(Saved data entries)
"""

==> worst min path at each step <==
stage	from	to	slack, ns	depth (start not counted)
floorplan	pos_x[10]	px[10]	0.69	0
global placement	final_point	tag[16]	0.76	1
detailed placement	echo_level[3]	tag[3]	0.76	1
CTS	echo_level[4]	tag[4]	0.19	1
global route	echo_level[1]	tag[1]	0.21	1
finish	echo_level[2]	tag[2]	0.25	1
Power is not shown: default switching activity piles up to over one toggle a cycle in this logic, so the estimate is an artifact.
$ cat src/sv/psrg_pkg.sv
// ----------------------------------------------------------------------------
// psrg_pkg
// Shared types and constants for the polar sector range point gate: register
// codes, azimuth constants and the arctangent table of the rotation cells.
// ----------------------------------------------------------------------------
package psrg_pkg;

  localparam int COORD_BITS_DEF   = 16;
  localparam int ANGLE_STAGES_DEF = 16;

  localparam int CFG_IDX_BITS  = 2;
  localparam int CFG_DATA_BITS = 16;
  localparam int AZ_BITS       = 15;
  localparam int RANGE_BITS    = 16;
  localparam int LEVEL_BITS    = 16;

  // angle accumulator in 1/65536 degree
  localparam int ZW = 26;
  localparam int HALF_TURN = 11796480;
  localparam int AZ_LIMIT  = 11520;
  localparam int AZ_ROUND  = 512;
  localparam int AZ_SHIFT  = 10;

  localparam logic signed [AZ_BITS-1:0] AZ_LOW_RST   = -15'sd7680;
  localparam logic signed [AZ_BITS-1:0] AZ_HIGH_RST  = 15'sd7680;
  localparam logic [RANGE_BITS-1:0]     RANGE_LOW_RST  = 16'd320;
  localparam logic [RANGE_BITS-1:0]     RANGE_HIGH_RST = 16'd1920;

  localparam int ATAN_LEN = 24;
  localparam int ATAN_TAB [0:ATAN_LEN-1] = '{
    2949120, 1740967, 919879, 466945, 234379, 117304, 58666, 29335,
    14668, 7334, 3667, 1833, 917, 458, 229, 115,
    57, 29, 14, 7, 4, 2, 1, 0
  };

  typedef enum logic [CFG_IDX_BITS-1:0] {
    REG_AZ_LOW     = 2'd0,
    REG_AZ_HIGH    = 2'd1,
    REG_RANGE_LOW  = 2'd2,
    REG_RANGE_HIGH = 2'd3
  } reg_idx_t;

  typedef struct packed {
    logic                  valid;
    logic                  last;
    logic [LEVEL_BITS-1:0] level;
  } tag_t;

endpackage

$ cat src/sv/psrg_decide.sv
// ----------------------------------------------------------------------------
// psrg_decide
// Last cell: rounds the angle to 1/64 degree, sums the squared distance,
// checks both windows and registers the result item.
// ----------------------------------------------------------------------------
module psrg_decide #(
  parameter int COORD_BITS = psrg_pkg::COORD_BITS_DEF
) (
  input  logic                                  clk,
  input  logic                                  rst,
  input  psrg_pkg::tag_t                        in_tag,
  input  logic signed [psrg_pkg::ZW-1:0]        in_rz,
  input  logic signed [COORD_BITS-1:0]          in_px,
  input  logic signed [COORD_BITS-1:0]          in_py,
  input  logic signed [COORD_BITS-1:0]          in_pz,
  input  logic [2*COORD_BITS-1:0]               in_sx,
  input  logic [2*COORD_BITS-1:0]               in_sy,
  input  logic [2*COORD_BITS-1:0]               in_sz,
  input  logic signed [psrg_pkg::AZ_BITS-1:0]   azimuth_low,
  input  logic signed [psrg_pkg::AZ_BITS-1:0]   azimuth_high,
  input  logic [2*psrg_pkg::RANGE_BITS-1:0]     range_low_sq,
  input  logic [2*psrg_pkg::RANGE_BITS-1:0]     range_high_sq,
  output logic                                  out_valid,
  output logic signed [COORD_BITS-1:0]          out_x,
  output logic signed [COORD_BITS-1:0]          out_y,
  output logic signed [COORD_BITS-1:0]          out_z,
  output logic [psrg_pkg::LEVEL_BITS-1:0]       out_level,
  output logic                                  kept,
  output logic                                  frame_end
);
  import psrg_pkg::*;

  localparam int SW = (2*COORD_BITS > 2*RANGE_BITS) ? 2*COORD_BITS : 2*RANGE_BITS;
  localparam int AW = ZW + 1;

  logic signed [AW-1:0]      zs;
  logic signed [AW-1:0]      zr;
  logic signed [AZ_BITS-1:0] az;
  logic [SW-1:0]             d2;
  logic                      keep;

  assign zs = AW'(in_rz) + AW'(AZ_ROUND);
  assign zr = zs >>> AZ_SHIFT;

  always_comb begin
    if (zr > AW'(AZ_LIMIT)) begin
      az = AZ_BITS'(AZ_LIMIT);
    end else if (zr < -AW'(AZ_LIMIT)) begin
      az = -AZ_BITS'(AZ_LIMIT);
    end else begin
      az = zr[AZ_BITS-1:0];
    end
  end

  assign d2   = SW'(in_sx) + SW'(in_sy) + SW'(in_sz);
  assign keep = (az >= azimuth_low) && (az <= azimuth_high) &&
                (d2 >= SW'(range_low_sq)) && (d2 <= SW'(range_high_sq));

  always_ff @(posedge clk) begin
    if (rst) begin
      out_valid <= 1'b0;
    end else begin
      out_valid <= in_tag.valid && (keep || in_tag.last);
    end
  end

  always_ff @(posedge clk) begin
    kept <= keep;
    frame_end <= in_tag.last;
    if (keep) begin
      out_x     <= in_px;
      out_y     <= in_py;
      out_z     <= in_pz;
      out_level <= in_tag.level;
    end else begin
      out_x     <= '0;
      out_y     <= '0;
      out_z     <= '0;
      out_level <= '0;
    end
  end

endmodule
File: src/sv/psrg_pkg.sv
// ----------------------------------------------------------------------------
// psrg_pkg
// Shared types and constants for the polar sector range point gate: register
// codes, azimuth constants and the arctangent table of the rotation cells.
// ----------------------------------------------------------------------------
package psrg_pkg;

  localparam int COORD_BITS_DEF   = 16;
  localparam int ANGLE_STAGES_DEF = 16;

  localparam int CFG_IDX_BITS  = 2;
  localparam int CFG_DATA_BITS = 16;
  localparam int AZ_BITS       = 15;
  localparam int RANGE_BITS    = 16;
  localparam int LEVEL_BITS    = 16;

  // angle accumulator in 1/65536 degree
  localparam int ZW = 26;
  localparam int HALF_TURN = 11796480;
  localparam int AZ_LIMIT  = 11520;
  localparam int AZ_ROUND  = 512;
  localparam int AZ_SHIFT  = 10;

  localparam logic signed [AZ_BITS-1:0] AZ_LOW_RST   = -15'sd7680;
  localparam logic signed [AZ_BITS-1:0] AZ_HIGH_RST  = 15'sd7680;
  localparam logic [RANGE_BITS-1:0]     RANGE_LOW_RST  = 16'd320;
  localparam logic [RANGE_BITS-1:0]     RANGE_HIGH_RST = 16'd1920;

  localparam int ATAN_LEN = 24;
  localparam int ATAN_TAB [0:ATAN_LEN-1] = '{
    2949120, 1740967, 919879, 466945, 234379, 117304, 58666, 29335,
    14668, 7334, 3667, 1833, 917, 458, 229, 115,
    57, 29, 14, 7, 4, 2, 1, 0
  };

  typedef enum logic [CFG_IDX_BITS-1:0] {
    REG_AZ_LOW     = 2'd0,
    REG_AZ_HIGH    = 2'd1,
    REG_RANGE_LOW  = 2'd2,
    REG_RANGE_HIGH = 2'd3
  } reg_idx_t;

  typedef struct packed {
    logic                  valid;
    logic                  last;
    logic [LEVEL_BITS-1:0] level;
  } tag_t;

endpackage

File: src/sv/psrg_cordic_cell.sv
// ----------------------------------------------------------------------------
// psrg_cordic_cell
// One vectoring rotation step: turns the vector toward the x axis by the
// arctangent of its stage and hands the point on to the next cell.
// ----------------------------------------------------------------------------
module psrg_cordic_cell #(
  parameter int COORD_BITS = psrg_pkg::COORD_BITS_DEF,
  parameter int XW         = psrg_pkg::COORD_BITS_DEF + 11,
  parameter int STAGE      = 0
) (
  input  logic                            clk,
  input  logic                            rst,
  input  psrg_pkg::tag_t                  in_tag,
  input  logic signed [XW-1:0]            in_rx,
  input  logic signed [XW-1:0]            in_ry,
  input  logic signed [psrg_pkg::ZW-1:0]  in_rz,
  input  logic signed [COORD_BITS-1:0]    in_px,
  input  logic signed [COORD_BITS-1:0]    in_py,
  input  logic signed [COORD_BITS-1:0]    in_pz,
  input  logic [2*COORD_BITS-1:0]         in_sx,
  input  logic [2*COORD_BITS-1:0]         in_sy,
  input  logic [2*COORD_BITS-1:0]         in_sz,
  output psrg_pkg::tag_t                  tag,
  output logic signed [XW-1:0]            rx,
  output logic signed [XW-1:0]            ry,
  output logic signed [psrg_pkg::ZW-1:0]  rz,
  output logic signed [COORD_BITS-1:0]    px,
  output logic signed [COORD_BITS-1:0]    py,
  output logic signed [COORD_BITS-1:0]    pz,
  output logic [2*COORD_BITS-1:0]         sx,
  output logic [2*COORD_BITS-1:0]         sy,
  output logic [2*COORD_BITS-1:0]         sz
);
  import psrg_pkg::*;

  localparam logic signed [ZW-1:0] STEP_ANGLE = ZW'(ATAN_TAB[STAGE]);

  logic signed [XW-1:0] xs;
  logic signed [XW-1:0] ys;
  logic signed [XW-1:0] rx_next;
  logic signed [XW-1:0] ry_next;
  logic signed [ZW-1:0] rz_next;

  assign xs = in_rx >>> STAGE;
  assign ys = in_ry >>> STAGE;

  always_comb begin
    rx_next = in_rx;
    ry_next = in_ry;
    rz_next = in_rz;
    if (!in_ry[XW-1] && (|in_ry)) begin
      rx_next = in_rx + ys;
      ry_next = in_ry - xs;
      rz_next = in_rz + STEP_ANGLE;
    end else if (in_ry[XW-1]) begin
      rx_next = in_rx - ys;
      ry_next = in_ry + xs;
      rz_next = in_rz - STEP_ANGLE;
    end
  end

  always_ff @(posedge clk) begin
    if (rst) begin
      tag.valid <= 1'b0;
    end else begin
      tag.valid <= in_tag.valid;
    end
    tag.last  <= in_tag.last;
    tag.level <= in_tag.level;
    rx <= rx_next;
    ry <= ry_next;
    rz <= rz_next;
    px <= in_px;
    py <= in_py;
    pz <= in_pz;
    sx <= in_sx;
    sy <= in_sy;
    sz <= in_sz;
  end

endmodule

"""

#### [Problem to work on]
The reply is to be one number, the count of lines in the records above that contain "parameter".

#### [Response area]
4